▼
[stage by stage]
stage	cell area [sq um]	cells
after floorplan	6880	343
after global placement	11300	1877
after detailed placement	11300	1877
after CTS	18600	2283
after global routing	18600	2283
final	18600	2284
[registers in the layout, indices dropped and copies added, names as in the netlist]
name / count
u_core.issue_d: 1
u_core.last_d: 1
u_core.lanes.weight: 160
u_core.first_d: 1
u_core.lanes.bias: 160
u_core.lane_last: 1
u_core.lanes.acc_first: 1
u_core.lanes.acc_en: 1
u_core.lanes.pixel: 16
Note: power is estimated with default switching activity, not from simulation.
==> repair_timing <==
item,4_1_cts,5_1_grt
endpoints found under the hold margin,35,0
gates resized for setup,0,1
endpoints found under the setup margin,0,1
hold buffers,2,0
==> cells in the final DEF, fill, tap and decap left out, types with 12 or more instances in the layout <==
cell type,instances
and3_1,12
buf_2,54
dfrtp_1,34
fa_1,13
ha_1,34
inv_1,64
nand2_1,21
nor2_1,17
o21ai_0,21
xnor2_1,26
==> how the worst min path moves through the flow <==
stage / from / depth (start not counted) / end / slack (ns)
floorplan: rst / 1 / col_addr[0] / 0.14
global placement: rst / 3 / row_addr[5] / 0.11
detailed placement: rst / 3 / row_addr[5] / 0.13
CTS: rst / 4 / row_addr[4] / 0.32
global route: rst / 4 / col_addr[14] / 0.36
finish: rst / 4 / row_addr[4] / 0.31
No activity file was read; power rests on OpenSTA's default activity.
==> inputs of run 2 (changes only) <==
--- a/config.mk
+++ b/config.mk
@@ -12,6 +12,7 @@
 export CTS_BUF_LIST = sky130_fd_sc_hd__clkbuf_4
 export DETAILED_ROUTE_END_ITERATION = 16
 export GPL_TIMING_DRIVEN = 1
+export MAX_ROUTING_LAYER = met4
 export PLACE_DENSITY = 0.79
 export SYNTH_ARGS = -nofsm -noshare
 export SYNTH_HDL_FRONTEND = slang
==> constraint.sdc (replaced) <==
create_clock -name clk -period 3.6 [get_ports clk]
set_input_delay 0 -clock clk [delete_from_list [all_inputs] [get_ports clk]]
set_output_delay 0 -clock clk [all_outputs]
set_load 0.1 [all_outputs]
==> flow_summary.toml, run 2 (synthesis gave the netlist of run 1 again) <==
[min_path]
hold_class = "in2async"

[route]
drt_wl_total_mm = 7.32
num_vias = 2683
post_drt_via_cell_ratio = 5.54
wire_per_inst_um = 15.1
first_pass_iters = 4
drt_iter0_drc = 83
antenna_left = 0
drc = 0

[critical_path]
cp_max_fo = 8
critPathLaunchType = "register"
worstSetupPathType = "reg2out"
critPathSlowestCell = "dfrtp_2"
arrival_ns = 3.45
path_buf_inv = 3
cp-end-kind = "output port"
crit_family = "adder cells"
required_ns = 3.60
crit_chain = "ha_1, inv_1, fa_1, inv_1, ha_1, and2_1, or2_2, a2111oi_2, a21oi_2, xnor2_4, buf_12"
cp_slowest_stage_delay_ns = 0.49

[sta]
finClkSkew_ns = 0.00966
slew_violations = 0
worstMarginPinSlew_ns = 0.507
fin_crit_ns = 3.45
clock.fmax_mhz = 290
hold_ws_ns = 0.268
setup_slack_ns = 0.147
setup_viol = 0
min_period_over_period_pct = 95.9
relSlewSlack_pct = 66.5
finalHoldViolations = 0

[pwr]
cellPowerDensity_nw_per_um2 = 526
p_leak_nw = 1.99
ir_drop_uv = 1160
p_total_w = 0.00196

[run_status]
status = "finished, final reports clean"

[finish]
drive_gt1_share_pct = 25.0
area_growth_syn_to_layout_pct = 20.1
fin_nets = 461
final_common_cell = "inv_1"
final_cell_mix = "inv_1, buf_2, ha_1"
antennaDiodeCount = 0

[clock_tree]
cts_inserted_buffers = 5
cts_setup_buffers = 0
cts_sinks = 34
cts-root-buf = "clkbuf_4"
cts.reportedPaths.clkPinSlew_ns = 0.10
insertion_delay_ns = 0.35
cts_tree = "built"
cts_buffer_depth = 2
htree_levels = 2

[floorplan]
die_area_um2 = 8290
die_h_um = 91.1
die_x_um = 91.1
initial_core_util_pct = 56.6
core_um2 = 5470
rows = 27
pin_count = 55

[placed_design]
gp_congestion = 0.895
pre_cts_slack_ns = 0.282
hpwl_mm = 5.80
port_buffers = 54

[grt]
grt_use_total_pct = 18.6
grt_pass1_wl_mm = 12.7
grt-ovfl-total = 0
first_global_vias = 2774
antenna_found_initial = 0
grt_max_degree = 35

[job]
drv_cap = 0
`config.mk`:
```
export PLATFORM = sky130hd
export DESIGN_NAME = fc_mac_lane_flat
export DESIGN_NICKNAME = d
export VERILOG_FILES = /design/src/common/fc_pkg.sv /design/src/common/fc_lane_if.sv /design/src/fc_array/fc_mac_lane.sv /design/src/flat_wrapper.sv
export SDC_FILE = /design/constraint.sdc
export NUM_CORES = 1
export LEC_CHECK = 0
export BUFFER_PORTS_ARGS = -buffer_cell sky130_fd_sc_hd__buf_2
export CELL_PAD_IN_SITES_DETAIL_PLACEMENT = 1
export CELL_PAD_IN_SITES_GLOBAL_PLACEMENT = 1
export CORE_MARGIN = 10
export CORE_UTILIZATION = 25
export CTS_CLUSTER_SIZE = 20
export DETAILED_ROUTE_END_ITERATION = 7
export PLACE_DENSITY_LB_ADDON = 0.1
export SLEW_MARGIN = 40
export SYNTH_ARGS = -nofsm -noshare
export SYNTH_HDL_FRONTEND = slang
export SYNTH_SLANG_ARGS = --single-unit
```
`constraint.sdc`:
```
create_clock -name clk -period 3.1 [get_ports clk]
set_input_delay 0.155 -clock clk [delete_from_list [all_inputs] [get_ports clk]]
set_output_delay 0.155 -clock clk [all_outputs]
set_load 0.05 [all_outputs]
```
### src/common/can_frame_pkg.sv
`default_nettype none

// ==================================================
// Frame-level types of the decoder
// ==================================================
package can_frame_pkg;

	// Result widths
	localparam int frame_id_width = 29;	// 11 base + 18 extension
	localparam int dlc_width = 4;
	localparam int payload_width = 64;	// Eight bytes, right aligned
	localparam int crc_width = 15;

	typedef logic [frame_id_width-1:0] frame_id_t;
	typedef logic [dlc_width-1:0] dlc_t;
	typedef logic [payload_width-1:0] payload_t;
	typedef logic [crc_width-1:0] crc_t;

	// CAN CRC-15 generator, x^15 term implicit
	localparam crc_t crc_poly = 15'h4599;

	// Frame walk, st_id_a up to st_crc_delim is the stuffed region
	typedef enum logic [4:0] {
		st_idle, st_id_a, st_rtr_srr, st_ide, st_id_b, st_rtr,
		st_res1, st_res0, st_dlc, st_data, st_crc, st_crc_delim,
		st_ack_slot, st_ack_delim, st_eof, st_intermission, st_recover
	} frame_state_t;

	// Error classes, one per failed frame
	typedef enum logic [2:0] {
		err_none, err_stuff, err_crc, err_form, err_ack
	} error_code_t;

endpackage

`default_nettype wire

### src/common/can_bus_pkg.sv
`default_nettype none

// ==================================================
// Bit-level constants of the CAN bus
// ==================================================
package can_bus_pkg;

	// Bit stuffing
	localparam int stuff_run_len = 5;	// Equal bits before a stuff bit

	// Field lengths in bits
	localparam int id_a_len = 11;		// Base identifier
	localparam int id_b_len = 18;		// Identifier extension
	localparam int dlc_len = 4;			// Data length code
	localparam int crc_len = 15;		// CRC sequence

	// Frame tail
	localparam int eof_len = 7;			// End of frame, all recessive
	localparam int intermission_len = 2;	// Third bit may already be the next SOF

	// Error recovery
	localparam int bus_idle_len = 11;	// Recessive bits that mark a free bus

	// Payload limit
	localparam int max_data_bytes = 8;	// DLC values above this are clipped

endpackage

`default_nettype wire
### src/can_decoder_top.sv
`timescale 1ns/100ps
`default_nettype none

module can_decoder_top (
	input logic clock,
	input logic reset,
	input logic rx_bit,				// Bus level, 1 = recessive
	input logic sample_point,		// One strobe per bit time
	output logic frame_valid,
	output can_frame_pkg::frame_id_t frame_id,
	output logic frame_ide,
	output logic frame_rtr,
	output can_frame_pkg::dlc_t frame_dlc,
	output can_frame_pkg::payload_t frame_data,
	output logic error_valid,
	output can_frame_pkg::error_code_t error_code
);
	import can_frame_pkg::*;

	// Destuffer to FSM
	logic bit_valid;
	logic bit_value;
	logic bit_stuffed;
	logic stuff_error;
	logic stuff_enable;		// Back from the FSM

	// FSM to CRC
	logic crc_clear;
	logic crc_shift;
	logic crc_bit;
	crc_t crc_value;

	// ==================================================
	// Stage 1, sample and destuff
	// ==================================================
	can_bit_destuff u_destuff (
		.clock(clock),
		.reset(reset),
		.rx_bit(rx_bit),
		.sample_point(sample_point),
		.stuff_enable(stuff_enable),
		.bit_valid(bit_valid),
		.bit_value(bit_value),
		.bit_stuffed(bit_stuffed),
		.stuff_error(stuff_error)
	);

	// ==================================================
	// Stage 2, frame FSM with its CRC
	// ==================================================
	can_frame_fsm u_fsm (
		.clock(clock),
		.reset(reset),
		.bit_valid(bit_valid),
		.bit_value(bit_value),
		.bit_stuffed(bit_stuffed),
		.stuff_error(stuff_error),
		.crc_value(crc_value),
		.stuff_enable(stuff_enable),
		.crc_clear(crc_clear),
		.crc_shift(crc_shift),
		.crc_bit(crc_bit),
		.frame_valid(frame_valid),
		.frame_id(frame_id),
		.frame_ide(frame_ide),
		.frame_rtr(frame_rtr),
		.frame_dlc(frame_dlc),
		.frame_data(frame_data),
		.error_valid(error_valid),
		.error_code(error_code)
	);

	can_crc15 u_crc (
		.clock(clock),
		.reset(reset),
		.crc_clear(crc_clear),
		.crc_shift(crc_shift),
		.crc_bit(crc_bit),
		.crc_value(crc_value)	// Ready one cycle after each shift
	);

endmodule

`default_nettype wire

### src/decoder/can_frame_fsm.sv
`timescale 1ns/100ps
`default_nettype none

module can_frame_fsm (
	input logic clock,
	input logic reset,
	input logic bit_valid,
	input logic bit_value,
	input logic bit_stuffed,
	input logic stuff_error,
	input can_frame_pkg::crc_t crc_value,
	output logic stuff_enable,
	output logic crc_clear,
	output logic crc_shift,
	output logic crc_bit,
	output logic frame_valid,
	output can_frame_pkg::frame_id_t frame_id,
	output logic frame_ide,
	output logic frame_rtr,
	output can_frame_pkg::dlc_t frame_dlc,
	output can_frame_pkg::payload_t frame_data,
	output logic error_valid,
	output can_frame_pkg::error_code_t error_code
);
	import can_bus_pkg::*;
	import can_frame_pkg::*;

	frame_state_t state, next_state;
	logic [5:0] cnt, next_cnt;	// Shared bit counter
	error_code_t bit_error;
	logic frame_done;
	logic take;					// Real frame bit, stuff bits dropped

	// Field capture
	frame_id_t id_shift;		// Base bits land low first
	logic rtr_srr;				// RTR in base frames, SRR in extended
	logic ide;
	logic rtr;
	dlc_t dlc;
	dlc_t dlc_full;
	dlc_t dlc_clip;
	logic [6:0] data_bits;		// Payload length in bits
	payload_t payload;
	crc_t rx_crc;

	assign take = bit_valid & ~bit_stuffed & ~stuff_error;
	assign dlc_full = {dlc[dlc_width-2:0], bit_value};
	assign dlc_clip = (dlc_full > dlc_t'(max_data_bytes)) ? dlc_t'(max_data_bytes) : dlc_full;
	assign data_bits = {dlc, 3'b000};

	// Destuffer and CRC side
	assign stuff_enable = (state inside {[st_id_a:st_crc_delim]});
	assign crc_clear = take & (state == st_idle) & ~bit_value;	// SOF
	assign crc_shift = take & (state inside {[st_id_a:st_data]});
	assign crc_bit = bit_value;

	// ==================================================
	// Next state and bit checks
	// ==================================================
	always_comb
	begin
		next_state = state;
		next_cnt = cnt;
		bit_error = err_none;
		frame_done = 1'b0;
		if (bit_valid && stuff_error)
			bit_error = err_stuff;
		else if (take)
		begin
			next_cnt = cnt + 6'd1;
			case (state)
				st_idle:
					if (!bit_value)
					begin
						next_state = st_id_a;	// Dominant SOF
						next_cnt = '0;
					end
				st_id_a:
					if (cnt == 6'(id_a_len - 1))
						next_state = st_rtr_srr;
				st_rtr_srr:
					next_state = st_ide;
				st_ide:
					if (!bit_value)
						next_state = st_res0;	// Base frame, r0 follows
					else if (!rtr_srr)
						bit_error = err_form;	// SRR must be recessive
					else
					begin
						next_state = st_id_b;
						next_cnt = '0;
					end
				st_id_b:
					if (cnt == 6'(id_b_len - 1))
						next_state = st_rtr;
				st_rtr:
					next_state = st_res1;
				st_res1:
					next_state = st_res0;
				st_res0:
				begin
					next_state = st_dlc;
					next_cnt = '0;
				end
				st_dlc:
					if (cnt == 6'(dlc_len - 1))
					begin
						next_cnt = '0;
						next_state = (rtr || dlc_clip == '0) ? st_crc : st_data;
					end
				st_data:
					if ({1'b0, cnt} == data_bits - 7'd1)
					begin
						next_state = st_crc;
						next_cnt = '0;
					end
				st_crc:
					if (cnt == 6'(crc_len - 1))
						next_state = st_crc_delim;
				st_crc_delim:
					if (rx_crc != crc_value)
						bit_error = err_crc;
					else if (!bit_value)
						bit_error = err_form;
					else
						next_state = st_ack_slot;
				st_ack_slot:
					if (bit_value)
						bit_error = err_ack;	// Nobody acknowledged
					else
						next_state = st_ack_delim;
				st_ack_delim:
					if (!bit_value)
						bit_error = err_form;
					else
					begin
						next_state = st_eof;
						next_cnt = '0;
					end
				st_eof:
					if (!bit_value)
						bit_error = err_form;
					else if (cnt == 6'(eof_len - 1))
					begin
						frame_done = 1'b1;
						next_state = st_intermission;
						next_cnt = '0;
					end
				st_intermission:
					if (!bit_value)
						bit_error = err_form;	// No overload frames here
					else if (cnt == 6'(intermission_len - 1))
						next_state = st_idle;
				st_recover:
					if (!bit_value)
						next_cnt = '0;			// Bus still busy
					else if (cnt == 6'(bus_idle_len - 1))
						next_state = st_idle;
				default:
					next_state = st_idle;
			endcase
		end
		if (bit_error != err_none)
		begin
			next_state = st_recover;
			next_cnt = '0;
		end
	end

	// State, counter and result pulses
	always_ff @(posedge clock or posedge reset)
	begin
		if (reset)
		begin
			state <= st_idle;
			cnt <= '0;
			frame_valid <= 1'b0;
			error_valid <= 1'b0;
			error_code <= err_none;
		end
		else
		begin
			state <= next_state;
			cnt <= next_cnt;
			frame_valid <= frame_done;
			error_valid <= (bit_error != err_none);
			if (bit_error != err_none)
				error_code <= bit_error;
		end
	end

	// ==================================================
	// Field capture and held results
	// ==================================================
	always_ff @(posedge clock)
	begin
		if (take)
		begin
			case (state)
				st_id_a, st_id_b:
					id_shift <= {id_shift[frame_id_width-2:0], bit_value};
				st_rtr_srr:
					rtr_srr <= bit_value;
				st_ide:
				begin
					ide <= bit_value;
					rtr <= rtr_srr;		// Final for base frames
				end
				st_rtr:
					rtr <= bit_value;
				st_dlc:
					dlc <= (cnt == 6'(dlc_len - 1)) ? dlc_clip : dlc_full;
				st_data:
					payload <= {payload[payload_width-2:0], bit_value};
				st_crc:
					rx_crc <= {rx_crc[crc_width-2:0], bit_value};
				default:
					;
			endcase
			if (state == st_dlc && next_state == st_data)
				payload <= '0;			// Short payloads come out right aligned
		end
		if (frame_done)
		begin
			frame_id <= ide ? id_shift : {id_shift[id_a_len-1:0], {id_b_len{1'b0}}};
			frame_ide <= ide;
			frame_rtr <= rtr;
			frame_dlc <= dlc;
			frame_data <= payload;	// Unchanged when no data field was received
		end
	end

endmodule

`default_nettype wire

### src/can_crc15.sv
`timescale 1ns/100ps
`default_nettype none

module can_crc15 (
	input logic clock,
	input logic reset,
	input logic crc_clear,		// Start of frame
	input logic crc_shift,		// One destuffed frame bit
	input logic crc_bit,
	output can_frame_pkg::crc_t crc_value
);
	import can_frame_pkg::*;

	logic feedback;

	// MSB out, compared against the incoming bit
	assign feedback = crc_value[crc_width-1] ^ crc_bit;

	// ==================================================
	// LFSR, one step per frame bit
	// ==================================================
	always_ff @(posedge clock or posedge reset)
	begin
		if (reset)
			crc_value <= '0;
		else if (crc_clear)
			crc_value <= '0;	// A zero SOF leaves a zero register unchanged
		else if (crc_shift)
			crc_value <= {crc_value[crc_width-2:0], 1'b0} ^ (feedback ? crc_poly : '0);
	end

endmodule

`default_nettype wire

### src/can_bit_destuff.sv
`timescale 1ns/100ps
`default_nettype none

module can_bit_destuff (
	input logic clock,
	input logic reset,
	input logic rx_bit,			// 1 = recessive
	input logic sample_point,	// One strobe per bit time
	input logic stuff_enable,	// From the frame FSM
	output logic bit_valid,
	output logic bit_value,
	output logic bit_stuffed,
	output logic stuff_error
);
	import can_bus_pkg::*;

	logic run_bit;			// Level of the current run
	logic [2:0] run_len;	// Equal bits seen so far
	logic run_full;
	logic is_stuff;
	logic is_sixth;

	assign run_full = (run_len == 3'(stuff_run_len));
	assign is_stuff = stuff_enable & run_full & (rx_bit != run_bit);	// Opposite bit ends the run
	assign is_sixth = stuff_enable & run_full & (rx_bit == run_bit);	// Sixth equal bit

	// ==================================================
	// Run history and flags
	// ==================================================
	always_ff @(posedge clock or posedge reset)
	begin
		if (reset)
		begin
			bit_valid <= 1'b0;
			bit_stuffed <= 1'b0;
			stuff_error <= 1'b0;
			run_bit <= 1'b1;
			run_len <= '0;
		end
		else
		begin
			bit_valid <= sample_point;	// One cycle behind the strobe
			bit_stuffed <= sample_point & is_stuff;
			stuff_error <= sample_point & is_sixth;
			if (sample_point)
			begin
				if (!stuff_enable || is_stuff || (rx_bit != run_bit))
				begin
					run_bit <= rx_bit;	// Outside stuffing only the last bit counts, SOF included
					run_len <= 3'd1;
				end
				else if (!run_full)
					run_len <= run_len + 3'd1;
			end
		end
	end

	// Sampled level
	always_ff @(posedge clock)
	begin
		if (sample_point)
			bit_value <= rx_bit;
	end

endmodule

`default_nettype wire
▲
In the listing above, transcribe exactly everything from the line containing "export GPL_TIMING_DRIVEN = 1" down to the line containing "set_load 0.1 [all_outputs]", including both and nothing more.

 export GPL_TIMING_DRIVEN = 1
+export MAX_ROUTING_LAYER = met4
 export PLACE_DENSITY = 0.79
 export SYNTH_ARGS = -nofsm -noshare
 export SYNTH_HDL_FRONTEND = slang
==> constraint.sdc (replaced) <==
create_clock -name clk -period 3.6 [get_ports clk]
set_input_delay 0 -clock clk [delete_from_list [all_inputs] [get_ports clk]]
set_output_delay 0 -clock clk [all_outputs]
set_load 0.1 [all_outputs]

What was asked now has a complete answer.